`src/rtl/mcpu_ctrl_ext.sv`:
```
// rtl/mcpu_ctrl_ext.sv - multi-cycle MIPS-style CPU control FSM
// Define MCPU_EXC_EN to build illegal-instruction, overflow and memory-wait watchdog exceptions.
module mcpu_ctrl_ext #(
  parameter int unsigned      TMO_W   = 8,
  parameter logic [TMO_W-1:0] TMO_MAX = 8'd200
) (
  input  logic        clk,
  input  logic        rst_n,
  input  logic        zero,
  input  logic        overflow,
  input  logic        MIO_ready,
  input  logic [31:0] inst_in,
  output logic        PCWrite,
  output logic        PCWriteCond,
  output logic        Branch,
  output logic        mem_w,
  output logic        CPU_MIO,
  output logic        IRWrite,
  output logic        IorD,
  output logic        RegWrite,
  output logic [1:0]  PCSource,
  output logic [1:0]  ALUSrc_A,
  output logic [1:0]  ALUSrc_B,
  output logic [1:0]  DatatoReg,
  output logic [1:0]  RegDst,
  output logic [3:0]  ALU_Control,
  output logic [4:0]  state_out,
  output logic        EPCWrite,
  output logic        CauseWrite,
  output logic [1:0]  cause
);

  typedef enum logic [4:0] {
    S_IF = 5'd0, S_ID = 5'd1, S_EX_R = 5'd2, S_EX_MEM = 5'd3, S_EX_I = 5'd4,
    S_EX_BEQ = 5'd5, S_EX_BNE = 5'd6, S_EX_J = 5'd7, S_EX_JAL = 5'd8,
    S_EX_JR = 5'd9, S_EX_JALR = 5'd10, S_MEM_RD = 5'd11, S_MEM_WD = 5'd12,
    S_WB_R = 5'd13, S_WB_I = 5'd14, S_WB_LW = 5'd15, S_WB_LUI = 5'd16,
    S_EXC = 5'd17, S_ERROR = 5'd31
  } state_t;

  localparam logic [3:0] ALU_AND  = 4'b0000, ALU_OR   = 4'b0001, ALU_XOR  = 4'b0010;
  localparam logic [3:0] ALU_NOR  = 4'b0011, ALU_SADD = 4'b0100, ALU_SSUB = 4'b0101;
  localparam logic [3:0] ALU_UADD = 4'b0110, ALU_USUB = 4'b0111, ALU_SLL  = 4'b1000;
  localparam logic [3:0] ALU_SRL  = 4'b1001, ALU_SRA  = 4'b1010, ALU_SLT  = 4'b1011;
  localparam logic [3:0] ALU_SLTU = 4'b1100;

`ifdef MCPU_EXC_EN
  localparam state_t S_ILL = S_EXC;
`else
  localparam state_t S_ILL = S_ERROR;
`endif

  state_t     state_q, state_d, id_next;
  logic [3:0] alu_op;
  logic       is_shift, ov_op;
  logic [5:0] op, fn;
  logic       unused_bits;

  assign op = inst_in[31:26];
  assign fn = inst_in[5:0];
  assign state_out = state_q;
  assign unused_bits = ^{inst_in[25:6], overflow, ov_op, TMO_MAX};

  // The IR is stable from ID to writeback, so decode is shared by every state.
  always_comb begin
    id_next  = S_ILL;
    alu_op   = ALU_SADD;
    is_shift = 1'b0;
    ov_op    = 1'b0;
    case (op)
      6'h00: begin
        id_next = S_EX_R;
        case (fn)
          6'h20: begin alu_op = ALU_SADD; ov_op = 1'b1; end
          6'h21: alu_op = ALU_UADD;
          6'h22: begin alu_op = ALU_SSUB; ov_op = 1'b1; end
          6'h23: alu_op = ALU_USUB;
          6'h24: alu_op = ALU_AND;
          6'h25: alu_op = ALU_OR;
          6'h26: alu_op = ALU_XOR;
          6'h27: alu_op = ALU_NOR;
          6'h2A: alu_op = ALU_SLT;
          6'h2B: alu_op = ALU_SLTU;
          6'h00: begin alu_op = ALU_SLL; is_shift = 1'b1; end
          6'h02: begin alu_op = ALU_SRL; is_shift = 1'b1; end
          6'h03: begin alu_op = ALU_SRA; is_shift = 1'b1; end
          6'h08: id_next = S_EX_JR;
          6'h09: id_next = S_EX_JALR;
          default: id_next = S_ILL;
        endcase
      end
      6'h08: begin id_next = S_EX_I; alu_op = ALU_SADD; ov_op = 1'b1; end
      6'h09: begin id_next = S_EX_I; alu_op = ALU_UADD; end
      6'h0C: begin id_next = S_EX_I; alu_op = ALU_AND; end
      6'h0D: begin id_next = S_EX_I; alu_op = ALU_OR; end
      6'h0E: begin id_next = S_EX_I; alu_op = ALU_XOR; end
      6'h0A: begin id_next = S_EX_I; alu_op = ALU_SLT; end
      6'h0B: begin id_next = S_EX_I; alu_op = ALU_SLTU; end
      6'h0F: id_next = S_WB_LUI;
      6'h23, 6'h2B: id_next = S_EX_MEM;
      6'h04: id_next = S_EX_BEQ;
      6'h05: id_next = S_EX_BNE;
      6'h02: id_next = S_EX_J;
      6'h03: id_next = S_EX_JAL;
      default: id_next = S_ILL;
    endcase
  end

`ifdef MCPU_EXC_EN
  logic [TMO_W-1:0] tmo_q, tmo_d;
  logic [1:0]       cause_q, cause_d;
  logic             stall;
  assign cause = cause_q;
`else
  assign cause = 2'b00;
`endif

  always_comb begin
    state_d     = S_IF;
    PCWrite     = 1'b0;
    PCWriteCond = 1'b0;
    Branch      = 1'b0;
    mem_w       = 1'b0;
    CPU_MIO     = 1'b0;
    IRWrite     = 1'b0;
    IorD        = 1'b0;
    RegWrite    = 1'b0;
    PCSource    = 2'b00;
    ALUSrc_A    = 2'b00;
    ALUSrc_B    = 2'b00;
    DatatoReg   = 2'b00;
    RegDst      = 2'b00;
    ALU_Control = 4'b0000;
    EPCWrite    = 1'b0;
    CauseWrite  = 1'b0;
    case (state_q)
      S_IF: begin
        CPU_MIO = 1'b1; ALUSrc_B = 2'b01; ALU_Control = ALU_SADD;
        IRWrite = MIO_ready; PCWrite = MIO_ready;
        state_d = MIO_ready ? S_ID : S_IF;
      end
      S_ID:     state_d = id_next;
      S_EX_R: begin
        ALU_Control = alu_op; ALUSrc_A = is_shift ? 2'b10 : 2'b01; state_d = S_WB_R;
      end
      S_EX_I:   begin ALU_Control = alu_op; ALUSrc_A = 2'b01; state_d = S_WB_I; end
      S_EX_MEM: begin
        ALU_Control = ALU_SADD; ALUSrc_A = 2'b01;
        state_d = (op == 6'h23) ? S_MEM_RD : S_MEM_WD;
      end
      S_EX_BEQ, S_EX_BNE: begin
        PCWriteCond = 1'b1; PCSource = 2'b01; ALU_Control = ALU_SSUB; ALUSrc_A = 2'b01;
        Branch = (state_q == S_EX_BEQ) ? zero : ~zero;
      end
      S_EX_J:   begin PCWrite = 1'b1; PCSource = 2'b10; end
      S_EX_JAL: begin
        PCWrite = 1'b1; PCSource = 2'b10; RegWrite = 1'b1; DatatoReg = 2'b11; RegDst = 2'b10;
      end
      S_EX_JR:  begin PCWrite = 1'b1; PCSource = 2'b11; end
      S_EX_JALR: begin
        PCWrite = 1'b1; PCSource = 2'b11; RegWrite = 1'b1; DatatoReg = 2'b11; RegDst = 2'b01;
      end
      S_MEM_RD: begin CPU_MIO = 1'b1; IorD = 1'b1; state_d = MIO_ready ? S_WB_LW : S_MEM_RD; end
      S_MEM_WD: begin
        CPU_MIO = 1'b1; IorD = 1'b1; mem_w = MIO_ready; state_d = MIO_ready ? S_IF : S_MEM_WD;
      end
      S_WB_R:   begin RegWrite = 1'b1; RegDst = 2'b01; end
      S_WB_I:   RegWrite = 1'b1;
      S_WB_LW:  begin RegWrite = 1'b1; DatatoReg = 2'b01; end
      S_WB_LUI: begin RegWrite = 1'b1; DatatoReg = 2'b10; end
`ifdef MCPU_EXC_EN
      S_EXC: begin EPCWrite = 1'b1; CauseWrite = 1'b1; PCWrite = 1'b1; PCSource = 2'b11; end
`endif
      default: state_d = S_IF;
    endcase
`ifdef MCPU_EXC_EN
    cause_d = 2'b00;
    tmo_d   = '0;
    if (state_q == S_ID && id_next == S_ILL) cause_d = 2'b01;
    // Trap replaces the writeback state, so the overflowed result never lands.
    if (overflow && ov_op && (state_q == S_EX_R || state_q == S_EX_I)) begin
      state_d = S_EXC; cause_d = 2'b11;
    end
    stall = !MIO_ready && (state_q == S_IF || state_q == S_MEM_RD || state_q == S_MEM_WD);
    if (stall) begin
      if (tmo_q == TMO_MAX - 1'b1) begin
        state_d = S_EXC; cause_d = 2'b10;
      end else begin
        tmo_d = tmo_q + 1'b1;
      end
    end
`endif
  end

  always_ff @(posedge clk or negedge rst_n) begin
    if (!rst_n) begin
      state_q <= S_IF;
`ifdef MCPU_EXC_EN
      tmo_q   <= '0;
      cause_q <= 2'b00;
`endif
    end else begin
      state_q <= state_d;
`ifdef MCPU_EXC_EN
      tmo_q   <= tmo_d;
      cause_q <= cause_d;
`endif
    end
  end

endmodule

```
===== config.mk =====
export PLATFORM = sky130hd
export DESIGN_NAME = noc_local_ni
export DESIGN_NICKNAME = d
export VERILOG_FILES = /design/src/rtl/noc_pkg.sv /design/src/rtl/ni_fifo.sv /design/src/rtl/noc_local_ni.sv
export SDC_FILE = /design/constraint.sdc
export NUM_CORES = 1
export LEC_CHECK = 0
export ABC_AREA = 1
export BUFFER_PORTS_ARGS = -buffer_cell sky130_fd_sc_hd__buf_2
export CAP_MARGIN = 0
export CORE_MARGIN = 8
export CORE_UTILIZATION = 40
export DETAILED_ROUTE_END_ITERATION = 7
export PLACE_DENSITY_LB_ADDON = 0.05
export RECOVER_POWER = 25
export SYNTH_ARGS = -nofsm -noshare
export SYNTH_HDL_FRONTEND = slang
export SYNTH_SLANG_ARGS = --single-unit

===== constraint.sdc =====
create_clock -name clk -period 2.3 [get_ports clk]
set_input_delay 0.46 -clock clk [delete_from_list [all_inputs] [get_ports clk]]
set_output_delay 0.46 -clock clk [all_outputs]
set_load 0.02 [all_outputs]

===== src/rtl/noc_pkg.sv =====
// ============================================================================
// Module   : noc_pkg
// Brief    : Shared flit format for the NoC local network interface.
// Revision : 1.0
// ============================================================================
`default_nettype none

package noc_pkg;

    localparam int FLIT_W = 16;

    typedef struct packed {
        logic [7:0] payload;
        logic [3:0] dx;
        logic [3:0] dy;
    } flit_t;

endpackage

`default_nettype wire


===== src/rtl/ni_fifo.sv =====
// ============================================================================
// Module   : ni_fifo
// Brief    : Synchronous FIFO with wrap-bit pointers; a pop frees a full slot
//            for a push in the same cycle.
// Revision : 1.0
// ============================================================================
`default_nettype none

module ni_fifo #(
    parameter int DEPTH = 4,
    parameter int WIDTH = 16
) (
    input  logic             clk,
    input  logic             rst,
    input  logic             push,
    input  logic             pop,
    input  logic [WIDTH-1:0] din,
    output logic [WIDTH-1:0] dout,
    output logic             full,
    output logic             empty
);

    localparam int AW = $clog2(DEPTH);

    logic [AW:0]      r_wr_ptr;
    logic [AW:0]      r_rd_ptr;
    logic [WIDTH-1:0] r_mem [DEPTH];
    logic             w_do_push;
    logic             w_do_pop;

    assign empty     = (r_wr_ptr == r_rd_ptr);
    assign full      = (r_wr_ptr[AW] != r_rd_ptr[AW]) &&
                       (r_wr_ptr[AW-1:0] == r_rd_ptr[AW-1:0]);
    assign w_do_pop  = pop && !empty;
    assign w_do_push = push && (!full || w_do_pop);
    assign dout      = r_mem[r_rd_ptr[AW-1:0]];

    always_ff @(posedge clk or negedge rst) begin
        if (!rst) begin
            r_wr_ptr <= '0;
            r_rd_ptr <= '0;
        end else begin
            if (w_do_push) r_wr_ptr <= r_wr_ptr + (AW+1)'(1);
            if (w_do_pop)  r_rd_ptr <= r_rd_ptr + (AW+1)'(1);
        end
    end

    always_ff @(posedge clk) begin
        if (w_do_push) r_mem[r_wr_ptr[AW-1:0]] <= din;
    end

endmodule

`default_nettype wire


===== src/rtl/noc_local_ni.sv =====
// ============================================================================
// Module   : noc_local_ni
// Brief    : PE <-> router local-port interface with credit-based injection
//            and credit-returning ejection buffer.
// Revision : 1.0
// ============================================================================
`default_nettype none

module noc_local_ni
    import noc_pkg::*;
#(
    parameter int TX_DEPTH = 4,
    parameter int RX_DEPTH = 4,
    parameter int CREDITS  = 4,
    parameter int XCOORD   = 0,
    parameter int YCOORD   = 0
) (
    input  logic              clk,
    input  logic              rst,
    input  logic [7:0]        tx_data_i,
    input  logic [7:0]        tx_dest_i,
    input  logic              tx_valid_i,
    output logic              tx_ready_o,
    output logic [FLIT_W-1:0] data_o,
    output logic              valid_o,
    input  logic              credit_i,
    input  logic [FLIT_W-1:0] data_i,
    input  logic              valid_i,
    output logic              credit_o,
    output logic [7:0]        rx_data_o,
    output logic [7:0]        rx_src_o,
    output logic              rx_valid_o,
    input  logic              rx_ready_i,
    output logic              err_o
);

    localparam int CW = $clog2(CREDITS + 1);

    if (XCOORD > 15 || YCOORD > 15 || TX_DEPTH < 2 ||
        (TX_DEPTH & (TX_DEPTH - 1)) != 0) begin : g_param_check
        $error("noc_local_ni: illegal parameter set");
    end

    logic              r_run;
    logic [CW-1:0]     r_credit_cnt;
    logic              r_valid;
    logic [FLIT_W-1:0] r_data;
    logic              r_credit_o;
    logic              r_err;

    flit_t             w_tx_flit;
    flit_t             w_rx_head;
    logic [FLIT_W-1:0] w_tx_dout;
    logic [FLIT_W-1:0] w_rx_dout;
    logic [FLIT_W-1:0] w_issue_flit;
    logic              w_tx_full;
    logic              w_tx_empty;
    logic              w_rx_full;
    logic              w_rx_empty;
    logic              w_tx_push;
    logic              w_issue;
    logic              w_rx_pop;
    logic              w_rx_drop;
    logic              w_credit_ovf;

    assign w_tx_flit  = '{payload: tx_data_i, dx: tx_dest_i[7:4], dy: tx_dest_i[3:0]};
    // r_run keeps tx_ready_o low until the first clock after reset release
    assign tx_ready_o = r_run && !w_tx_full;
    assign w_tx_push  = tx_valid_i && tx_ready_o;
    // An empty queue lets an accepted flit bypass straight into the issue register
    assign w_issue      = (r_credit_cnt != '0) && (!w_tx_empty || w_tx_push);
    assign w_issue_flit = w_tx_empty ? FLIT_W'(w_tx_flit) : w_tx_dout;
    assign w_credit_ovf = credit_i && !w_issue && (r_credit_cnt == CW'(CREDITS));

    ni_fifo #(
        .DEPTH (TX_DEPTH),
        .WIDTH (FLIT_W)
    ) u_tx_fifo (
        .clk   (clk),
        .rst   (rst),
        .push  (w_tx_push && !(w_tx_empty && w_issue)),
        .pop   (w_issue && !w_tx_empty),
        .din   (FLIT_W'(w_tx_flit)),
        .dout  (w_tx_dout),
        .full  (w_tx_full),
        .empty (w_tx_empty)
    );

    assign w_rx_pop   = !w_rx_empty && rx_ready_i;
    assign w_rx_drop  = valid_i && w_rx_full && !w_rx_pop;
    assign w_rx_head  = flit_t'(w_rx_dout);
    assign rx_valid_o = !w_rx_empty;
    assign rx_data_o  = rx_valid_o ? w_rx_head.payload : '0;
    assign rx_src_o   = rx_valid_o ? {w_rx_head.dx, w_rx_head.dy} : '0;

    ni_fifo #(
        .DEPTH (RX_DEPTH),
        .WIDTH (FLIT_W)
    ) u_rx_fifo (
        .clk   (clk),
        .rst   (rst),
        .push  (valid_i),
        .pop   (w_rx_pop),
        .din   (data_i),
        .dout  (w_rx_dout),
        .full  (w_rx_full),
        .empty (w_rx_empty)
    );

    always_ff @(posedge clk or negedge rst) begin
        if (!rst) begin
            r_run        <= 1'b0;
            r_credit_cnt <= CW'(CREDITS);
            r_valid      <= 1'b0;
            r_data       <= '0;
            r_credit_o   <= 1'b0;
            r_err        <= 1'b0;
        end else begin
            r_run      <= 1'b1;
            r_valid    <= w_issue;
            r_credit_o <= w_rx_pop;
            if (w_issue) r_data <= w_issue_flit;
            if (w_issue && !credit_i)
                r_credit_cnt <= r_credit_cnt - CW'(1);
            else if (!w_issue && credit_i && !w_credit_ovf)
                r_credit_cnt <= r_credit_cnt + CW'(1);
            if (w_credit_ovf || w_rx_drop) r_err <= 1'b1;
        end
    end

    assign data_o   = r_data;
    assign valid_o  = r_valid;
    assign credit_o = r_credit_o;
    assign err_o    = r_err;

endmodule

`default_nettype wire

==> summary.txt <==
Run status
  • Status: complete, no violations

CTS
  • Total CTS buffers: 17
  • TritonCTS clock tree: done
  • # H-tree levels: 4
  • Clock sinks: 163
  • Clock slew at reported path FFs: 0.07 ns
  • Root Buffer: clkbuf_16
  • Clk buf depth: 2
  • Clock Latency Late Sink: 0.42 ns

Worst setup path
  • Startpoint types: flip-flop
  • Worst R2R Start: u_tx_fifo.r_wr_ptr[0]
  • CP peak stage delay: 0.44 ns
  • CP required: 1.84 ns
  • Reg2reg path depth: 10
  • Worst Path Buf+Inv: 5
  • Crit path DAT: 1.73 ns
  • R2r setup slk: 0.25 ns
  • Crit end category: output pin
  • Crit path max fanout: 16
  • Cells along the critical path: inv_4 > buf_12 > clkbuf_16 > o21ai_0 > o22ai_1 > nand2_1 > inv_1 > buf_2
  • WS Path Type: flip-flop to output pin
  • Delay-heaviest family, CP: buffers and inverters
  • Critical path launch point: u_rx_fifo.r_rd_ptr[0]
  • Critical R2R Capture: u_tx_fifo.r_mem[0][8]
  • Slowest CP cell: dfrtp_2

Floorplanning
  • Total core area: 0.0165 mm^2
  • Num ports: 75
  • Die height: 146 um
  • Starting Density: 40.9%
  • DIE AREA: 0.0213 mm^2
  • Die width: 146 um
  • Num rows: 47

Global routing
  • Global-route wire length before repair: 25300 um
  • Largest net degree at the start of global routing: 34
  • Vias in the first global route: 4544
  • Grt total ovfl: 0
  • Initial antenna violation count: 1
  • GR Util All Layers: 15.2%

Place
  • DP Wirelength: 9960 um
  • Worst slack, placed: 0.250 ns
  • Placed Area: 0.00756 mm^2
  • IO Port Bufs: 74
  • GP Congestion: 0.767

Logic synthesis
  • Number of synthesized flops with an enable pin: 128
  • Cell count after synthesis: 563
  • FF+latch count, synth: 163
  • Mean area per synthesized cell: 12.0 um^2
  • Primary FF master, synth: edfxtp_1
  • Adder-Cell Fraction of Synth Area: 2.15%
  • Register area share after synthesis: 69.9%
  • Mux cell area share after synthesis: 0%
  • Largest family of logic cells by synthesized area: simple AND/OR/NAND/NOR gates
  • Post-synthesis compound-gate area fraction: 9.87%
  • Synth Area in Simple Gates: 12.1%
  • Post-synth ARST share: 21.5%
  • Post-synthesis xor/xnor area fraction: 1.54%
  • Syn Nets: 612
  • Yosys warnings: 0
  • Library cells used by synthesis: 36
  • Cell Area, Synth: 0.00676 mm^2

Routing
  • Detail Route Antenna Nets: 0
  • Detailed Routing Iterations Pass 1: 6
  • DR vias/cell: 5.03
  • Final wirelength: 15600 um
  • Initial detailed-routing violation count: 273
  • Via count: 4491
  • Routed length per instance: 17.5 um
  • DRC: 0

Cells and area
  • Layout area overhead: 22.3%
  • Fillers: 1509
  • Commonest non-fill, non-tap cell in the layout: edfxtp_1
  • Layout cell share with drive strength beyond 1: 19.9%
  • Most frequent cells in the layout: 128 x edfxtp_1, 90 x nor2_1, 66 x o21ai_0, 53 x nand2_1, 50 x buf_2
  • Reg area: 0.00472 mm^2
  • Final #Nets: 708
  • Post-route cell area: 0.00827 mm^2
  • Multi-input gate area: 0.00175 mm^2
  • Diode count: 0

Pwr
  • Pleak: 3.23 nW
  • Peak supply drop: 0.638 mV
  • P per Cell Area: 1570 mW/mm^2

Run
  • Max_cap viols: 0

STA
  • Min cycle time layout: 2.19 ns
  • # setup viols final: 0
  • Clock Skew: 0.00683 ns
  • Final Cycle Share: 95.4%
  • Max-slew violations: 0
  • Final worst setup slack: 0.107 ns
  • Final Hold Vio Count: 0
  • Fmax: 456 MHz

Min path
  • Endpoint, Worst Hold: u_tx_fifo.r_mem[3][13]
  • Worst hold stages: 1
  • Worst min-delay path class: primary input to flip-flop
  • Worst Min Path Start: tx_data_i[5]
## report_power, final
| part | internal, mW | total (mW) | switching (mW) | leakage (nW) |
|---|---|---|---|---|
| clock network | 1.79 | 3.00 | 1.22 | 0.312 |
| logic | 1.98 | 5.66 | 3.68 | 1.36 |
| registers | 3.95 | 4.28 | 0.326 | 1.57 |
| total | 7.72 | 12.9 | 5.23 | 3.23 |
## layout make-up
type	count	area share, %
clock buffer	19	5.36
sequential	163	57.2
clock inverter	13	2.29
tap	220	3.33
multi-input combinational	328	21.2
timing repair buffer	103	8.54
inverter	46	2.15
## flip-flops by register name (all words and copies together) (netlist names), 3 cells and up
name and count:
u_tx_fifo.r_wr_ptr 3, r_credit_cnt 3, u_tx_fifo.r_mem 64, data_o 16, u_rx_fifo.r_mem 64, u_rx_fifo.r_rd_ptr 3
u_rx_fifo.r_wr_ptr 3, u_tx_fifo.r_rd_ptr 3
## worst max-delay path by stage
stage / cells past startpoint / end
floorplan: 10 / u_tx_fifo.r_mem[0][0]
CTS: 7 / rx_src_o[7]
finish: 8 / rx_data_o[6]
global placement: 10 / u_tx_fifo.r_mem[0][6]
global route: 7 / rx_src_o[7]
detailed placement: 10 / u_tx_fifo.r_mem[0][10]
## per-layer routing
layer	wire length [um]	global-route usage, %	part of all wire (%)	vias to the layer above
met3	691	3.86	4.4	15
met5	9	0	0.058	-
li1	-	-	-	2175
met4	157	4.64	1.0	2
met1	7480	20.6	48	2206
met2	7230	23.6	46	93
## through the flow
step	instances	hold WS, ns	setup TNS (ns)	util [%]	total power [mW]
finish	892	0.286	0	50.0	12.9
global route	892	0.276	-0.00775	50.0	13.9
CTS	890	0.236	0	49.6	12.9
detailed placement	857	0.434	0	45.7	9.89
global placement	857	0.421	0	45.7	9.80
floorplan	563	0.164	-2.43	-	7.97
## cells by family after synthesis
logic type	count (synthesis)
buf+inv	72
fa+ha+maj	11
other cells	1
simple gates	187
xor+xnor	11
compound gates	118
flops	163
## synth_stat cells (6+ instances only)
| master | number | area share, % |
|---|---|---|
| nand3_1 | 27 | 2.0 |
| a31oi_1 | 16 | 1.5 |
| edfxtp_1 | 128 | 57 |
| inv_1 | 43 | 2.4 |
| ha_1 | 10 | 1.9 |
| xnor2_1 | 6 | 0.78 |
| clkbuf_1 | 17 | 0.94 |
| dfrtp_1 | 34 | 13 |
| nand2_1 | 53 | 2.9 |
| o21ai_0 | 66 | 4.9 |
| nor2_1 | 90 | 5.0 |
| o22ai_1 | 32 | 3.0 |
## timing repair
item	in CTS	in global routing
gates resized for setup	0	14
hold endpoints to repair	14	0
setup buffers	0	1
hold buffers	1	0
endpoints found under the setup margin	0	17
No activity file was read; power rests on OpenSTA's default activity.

Assignment >>
In the material, find each line with the word "writeback" and list it.

Task solution >>
  // The IR is stable from ID to writeback, so decode is shared by every state.
    // Trap replaces the writeback state, so the overflowed result never lands.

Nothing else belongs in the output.